◆ TASK GOAL: Starting at the top of the listing below, copy each line exactly, stopping after the line that contains "localparam int CS_OIE".

Start of DATA SUPPLIED

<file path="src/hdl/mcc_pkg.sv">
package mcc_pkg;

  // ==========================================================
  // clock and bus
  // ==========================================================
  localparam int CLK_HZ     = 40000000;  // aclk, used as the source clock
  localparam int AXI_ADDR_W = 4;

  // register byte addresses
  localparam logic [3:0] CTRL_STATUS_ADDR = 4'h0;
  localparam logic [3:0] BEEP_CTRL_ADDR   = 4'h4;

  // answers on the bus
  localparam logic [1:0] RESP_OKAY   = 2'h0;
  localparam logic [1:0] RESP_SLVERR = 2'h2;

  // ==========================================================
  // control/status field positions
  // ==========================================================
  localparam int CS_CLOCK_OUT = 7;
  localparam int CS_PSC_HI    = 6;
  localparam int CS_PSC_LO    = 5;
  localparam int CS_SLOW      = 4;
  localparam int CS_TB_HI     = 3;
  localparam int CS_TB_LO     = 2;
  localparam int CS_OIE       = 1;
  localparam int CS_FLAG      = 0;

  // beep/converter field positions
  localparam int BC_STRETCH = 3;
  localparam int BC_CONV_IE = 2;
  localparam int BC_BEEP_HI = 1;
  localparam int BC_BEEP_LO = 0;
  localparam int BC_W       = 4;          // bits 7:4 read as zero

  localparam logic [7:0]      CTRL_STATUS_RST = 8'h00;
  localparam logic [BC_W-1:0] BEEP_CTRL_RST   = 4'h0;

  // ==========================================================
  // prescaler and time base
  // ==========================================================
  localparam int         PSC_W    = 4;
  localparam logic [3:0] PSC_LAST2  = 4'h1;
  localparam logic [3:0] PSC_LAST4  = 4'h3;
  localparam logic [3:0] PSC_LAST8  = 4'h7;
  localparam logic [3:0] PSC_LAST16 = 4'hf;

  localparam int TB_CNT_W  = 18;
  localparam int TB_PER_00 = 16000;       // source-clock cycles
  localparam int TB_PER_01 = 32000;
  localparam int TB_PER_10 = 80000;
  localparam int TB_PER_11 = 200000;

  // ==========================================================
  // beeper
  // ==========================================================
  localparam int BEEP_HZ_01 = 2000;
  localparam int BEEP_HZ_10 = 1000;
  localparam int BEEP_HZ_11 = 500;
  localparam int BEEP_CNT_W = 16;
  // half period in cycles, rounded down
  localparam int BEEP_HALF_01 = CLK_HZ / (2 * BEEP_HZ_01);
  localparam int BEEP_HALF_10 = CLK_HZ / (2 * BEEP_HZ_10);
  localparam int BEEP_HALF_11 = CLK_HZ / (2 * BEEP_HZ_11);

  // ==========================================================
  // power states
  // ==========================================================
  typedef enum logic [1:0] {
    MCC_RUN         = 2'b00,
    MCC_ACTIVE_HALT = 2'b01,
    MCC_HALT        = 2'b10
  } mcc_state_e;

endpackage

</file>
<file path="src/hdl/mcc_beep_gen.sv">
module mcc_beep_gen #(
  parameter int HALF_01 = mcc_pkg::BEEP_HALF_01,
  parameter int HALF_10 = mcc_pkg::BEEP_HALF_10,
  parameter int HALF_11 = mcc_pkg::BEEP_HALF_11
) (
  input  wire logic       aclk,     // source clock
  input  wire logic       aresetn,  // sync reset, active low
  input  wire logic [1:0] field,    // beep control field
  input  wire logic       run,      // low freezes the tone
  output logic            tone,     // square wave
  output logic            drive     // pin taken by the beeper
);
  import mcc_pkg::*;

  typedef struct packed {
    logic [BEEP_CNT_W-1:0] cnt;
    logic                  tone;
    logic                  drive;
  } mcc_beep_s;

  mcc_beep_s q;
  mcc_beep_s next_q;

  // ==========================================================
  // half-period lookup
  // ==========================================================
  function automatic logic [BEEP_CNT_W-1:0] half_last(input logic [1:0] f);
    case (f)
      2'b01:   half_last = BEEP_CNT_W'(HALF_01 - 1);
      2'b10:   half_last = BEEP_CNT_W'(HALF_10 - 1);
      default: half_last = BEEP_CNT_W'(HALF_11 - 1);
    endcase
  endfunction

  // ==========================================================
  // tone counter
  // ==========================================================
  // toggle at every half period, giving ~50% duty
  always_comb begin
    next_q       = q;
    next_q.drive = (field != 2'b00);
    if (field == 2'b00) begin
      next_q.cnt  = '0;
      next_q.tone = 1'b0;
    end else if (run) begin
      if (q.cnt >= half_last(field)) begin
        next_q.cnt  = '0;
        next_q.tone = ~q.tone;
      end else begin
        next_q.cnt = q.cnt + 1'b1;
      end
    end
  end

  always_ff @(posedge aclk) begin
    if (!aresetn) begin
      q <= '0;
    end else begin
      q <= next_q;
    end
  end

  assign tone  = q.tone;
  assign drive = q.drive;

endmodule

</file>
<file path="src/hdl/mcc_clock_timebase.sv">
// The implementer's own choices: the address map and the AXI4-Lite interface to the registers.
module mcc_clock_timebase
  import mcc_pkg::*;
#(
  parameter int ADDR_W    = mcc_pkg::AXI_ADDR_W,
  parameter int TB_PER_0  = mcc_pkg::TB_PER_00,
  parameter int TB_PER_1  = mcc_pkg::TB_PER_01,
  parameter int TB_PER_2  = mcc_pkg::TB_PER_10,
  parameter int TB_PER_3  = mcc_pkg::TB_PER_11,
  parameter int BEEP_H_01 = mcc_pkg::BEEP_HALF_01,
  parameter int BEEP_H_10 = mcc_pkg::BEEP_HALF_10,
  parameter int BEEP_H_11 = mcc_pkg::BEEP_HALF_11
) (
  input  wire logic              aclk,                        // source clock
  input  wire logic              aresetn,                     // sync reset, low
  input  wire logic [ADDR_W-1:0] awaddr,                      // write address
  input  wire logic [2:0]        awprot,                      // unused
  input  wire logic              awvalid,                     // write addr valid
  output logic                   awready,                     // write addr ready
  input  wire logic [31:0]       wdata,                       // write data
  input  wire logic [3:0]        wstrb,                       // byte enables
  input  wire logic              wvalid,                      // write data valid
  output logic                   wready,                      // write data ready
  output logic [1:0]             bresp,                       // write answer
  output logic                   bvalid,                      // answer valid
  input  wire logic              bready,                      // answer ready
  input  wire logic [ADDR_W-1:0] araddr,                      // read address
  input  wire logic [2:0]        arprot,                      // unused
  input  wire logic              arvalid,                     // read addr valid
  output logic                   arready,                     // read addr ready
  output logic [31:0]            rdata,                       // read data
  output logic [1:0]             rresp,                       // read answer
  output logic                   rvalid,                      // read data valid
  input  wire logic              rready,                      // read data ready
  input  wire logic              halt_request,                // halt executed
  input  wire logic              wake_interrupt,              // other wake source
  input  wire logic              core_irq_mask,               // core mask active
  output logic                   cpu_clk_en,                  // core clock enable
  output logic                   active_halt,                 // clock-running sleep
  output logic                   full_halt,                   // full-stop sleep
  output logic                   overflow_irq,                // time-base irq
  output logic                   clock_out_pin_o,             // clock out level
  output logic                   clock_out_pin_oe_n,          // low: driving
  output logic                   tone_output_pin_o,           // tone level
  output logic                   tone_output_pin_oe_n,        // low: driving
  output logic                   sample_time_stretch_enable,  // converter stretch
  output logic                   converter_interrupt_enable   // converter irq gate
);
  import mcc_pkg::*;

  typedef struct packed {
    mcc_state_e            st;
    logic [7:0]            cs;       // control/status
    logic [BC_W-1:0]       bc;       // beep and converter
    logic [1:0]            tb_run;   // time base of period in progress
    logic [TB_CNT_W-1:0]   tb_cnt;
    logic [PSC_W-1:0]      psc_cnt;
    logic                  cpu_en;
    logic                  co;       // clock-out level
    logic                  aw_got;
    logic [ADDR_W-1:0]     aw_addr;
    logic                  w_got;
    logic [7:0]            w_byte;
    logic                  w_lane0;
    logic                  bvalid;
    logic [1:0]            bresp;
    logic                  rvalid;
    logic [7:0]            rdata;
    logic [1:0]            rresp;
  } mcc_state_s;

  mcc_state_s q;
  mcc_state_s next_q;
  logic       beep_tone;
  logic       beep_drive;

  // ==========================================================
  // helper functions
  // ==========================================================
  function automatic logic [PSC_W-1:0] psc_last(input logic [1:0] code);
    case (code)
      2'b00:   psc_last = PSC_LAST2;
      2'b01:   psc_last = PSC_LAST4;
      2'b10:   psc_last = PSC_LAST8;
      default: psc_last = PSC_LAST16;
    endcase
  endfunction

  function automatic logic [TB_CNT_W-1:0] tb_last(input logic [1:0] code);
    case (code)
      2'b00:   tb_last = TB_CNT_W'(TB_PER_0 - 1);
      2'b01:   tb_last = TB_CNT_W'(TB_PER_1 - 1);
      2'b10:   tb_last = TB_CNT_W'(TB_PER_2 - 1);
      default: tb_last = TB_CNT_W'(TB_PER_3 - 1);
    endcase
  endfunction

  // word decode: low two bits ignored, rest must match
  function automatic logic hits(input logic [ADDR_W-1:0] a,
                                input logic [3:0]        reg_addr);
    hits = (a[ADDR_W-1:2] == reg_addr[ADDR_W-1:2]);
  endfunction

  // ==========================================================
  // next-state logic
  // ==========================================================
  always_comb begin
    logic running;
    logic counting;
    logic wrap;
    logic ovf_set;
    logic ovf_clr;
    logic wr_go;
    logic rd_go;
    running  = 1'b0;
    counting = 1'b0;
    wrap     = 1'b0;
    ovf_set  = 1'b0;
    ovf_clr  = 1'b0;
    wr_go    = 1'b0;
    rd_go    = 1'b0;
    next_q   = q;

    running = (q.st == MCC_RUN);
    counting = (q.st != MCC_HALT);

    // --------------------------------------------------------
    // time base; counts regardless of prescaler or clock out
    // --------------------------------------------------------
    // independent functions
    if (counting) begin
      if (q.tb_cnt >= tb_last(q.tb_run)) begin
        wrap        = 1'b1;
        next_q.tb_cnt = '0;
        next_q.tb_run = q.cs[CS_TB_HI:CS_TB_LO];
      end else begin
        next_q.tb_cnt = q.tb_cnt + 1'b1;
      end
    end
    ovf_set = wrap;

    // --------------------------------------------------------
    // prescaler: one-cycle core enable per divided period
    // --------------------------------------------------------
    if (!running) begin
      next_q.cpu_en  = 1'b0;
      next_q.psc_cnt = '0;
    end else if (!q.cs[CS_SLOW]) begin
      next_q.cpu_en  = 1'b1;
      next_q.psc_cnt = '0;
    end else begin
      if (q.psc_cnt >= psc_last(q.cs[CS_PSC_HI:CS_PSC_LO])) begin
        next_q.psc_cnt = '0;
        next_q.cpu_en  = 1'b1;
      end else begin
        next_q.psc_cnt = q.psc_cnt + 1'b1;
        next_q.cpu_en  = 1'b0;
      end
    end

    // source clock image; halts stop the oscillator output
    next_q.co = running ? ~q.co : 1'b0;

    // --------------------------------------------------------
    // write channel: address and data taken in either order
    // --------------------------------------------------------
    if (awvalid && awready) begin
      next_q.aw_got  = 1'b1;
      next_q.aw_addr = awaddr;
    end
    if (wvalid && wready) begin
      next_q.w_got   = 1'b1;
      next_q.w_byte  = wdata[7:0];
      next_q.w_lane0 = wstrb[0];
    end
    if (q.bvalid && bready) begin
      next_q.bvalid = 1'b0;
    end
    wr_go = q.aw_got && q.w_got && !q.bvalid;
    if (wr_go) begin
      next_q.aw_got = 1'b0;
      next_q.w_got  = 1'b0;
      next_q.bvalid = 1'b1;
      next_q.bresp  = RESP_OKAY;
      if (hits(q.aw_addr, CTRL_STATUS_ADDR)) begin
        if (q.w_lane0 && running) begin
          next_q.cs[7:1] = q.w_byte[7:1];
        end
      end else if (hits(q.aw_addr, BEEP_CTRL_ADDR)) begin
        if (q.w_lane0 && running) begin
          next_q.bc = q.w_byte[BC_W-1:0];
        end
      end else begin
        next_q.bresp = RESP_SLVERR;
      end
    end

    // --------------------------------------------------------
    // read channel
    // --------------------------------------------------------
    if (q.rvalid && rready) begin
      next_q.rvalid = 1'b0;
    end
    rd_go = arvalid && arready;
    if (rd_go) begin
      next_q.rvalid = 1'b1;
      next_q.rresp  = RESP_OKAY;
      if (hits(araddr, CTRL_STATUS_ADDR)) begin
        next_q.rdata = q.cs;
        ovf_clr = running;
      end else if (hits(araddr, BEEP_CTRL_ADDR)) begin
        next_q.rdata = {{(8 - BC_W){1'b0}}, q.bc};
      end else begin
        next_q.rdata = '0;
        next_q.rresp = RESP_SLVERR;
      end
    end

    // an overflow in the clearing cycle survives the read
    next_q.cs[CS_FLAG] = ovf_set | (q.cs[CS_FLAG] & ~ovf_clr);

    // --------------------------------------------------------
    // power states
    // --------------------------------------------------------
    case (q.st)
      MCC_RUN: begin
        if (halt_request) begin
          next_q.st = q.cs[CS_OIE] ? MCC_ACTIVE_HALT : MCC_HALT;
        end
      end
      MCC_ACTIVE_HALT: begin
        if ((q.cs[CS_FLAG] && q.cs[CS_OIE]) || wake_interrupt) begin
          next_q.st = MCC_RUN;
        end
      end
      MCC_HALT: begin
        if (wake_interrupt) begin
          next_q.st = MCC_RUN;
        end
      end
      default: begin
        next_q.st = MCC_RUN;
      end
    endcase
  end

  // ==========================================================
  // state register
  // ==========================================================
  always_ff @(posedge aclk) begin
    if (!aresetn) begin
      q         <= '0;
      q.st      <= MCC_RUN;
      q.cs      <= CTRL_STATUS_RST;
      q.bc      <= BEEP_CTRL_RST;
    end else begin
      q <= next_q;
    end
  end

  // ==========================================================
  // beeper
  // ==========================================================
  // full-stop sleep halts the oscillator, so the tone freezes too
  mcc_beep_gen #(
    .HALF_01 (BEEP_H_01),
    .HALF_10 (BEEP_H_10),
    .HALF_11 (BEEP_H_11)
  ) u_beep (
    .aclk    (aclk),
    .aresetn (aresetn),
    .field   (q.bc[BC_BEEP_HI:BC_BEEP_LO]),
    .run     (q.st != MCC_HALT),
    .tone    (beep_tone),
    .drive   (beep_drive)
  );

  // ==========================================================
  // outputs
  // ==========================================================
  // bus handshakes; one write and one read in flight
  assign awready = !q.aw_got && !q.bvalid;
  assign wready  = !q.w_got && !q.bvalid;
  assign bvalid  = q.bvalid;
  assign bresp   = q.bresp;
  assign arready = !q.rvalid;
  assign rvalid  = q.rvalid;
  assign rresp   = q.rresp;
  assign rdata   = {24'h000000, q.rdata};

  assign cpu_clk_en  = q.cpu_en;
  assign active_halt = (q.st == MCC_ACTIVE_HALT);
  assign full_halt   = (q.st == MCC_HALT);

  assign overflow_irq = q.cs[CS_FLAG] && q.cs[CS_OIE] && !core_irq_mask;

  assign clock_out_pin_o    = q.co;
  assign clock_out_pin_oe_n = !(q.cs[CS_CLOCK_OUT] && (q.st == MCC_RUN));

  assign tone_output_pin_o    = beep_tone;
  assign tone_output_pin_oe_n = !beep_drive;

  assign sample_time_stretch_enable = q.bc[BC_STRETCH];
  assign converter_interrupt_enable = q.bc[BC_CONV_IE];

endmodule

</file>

End of DATA SUPPLIED

◆ ANSWER TO THE PROBLEM:
<file path="src/hdl/mcc_pkg.sv">
package mcc_pkg;

  // ==========================================================
  // clock and bus
  // ==========================================================
  localparam int CLK_HZ     = 40000000;  // aclk, used as the source clock
  localparam int AXI_ADDR_W = 4;

  // register byte addresses
  localparam logic [3:0] CTRL_STATUS_ADDR = 4'h0;
  localparam logic [3:0] BEEP_CTRL_ADDR   = 4'h4;

  // answers on the bus
  localparam logic [1:0] RESP_OKAY   = 2'h0;
  localparam logic [1:0] RESP_SLVERR = 2'h2;

  // ==========================================================
  // control/status field positions
  // ==========================================================
  localparam int CS_CLOCK_OUT = 7;
  localparam int CS_PSC_HI    = 6;
  localparam int CS_PSC_LO    = 5;
  localparam int CS_SLOW      = 4;
  localparam int CS_TB_HI     = 3;
  localparam int CS_TB_LO     = 2;
  localparam int CS_OIE       = 1;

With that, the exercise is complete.